Monday, 13 July 2015

Python list comprehensions

List comprehensions are a really nice feature of Python. For example, say you have a list 'leaves' of objects, and each object in the list has an attribute 'name' (a string). To print out a comma-separated string of all the names of all the objects in the list, we just type:

# first get all the names of all the 'leaf' objects in the list 'leaves":
leaf_names = [leaf.name for leaf in leaves]
# now print out a comma-separated string of all the names of all the leaves:
print "The names are %s" % (','.join(leaf_names))


Other examples:

You have a dictionary 'mydict' of lists, get those lists and flatten them into one big list:
The values (not keys) of 'mydict' are lists.

biglist = [x for sublist in mydict.values() for x in sublist]
# mydict.values() gives a list of lists, this flattens it into one big list

You have a dictionary 'fasta_seq' whose keys are protein names, and values are protein sequences, and want the lengths of the proteins:
This gives a list with the lengths of the proteins:

lens = [len(fasta_seq[x]) for x in list(fasta_seq.keys())]

You have a list of words, called 'temp', and want to find the words in that list that do not contain 'status:', 'UniProt:', 'protein_id:', or 'locus:'
matching = [x for x in temp if 'status:' not in x and 'UniProt:' not in x and 'protein_id:' not in x and 'locus:' not in x] 

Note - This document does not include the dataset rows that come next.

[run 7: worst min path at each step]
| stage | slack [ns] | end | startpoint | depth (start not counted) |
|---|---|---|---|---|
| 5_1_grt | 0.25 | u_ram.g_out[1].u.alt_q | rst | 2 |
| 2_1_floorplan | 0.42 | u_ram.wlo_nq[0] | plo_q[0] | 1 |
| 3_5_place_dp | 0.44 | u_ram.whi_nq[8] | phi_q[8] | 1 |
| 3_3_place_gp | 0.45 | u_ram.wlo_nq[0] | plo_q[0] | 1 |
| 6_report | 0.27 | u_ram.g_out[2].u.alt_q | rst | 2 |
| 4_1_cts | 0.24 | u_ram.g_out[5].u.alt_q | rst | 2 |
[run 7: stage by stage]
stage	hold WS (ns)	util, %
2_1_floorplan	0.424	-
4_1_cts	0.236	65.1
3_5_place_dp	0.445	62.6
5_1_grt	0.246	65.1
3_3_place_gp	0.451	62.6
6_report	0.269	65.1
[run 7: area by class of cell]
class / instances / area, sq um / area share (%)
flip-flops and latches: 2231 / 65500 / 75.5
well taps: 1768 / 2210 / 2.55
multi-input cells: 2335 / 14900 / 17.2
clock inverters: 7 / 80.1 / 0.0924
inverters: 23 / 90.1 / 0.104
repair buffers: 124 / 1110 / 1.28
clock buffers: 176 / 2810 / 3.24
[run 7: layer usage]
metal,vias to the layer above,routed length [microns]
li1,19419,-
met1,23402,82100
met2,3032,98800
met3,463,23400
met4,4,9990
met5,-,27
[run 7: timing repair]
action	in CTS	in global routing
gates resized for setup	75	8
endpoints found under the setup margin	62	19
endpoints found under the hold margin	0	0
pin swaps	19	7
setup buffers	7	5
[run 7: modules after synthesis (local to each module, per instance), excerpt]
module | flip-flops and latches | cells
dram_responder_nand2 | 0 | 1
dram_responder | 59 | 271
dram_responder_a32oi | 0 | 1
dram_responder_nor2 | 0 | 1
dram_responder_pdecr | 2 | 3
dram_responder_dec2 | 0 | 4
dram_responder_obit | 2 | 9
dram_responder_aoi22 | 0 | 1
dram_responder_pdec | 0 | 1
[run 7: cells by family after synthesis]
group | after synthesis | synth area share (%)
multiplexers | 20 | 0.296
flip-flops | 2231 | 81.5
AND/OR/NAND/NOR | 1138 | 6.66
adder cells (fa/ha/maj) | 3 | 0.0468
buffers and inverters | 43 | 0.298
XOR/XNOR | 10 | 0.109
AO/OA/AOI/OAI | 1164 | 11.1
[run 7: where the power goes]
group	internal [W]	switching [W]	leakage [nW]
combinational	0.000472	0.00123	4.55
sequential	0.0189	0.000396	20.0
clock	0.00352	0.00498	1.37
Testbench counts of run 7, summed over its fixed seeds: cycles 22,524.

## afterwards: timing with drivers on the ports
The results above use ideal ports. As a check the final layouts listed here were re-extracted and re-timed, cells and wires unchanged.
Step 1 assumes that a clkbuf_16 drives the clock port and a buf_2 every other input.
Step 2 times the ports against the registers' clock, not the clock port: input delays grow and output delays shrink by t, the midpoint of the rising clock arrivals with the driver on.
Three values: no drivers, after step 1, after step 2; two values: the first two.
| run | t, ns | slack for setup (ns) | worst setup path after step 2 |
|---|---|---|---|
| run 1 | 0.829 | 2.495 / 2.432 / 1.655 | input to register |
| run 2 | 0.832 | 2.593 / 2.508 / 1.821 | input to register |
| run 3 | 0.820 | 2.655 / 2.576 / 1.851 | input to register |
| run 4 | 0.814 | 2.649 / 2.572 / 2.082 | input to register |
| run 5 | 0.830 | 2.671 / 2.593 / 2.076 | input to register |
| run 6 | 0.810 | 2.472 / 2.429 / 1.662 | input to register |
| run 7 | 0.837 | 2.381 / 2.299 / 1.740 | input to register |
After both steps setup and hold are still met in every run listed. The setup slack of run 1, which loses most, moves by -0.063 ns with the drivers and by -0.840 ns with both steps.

You have a list 'temp' of words, and only want those words that also appear in a second list 'temp2':
seqmatch_words = [x for x in temp if x in temp2]
You have a list 'stack' of tuples, and want the first member of each tuple:
Your list is called 'stack'. This puts the first members of the tuples in a list of their own:
stack_members = [x[0] for x in stack]

You want to create a list containing 9 lists initialised to zero:
Matrix = [[0 for x in xrange(9)] for x in xrange(9)]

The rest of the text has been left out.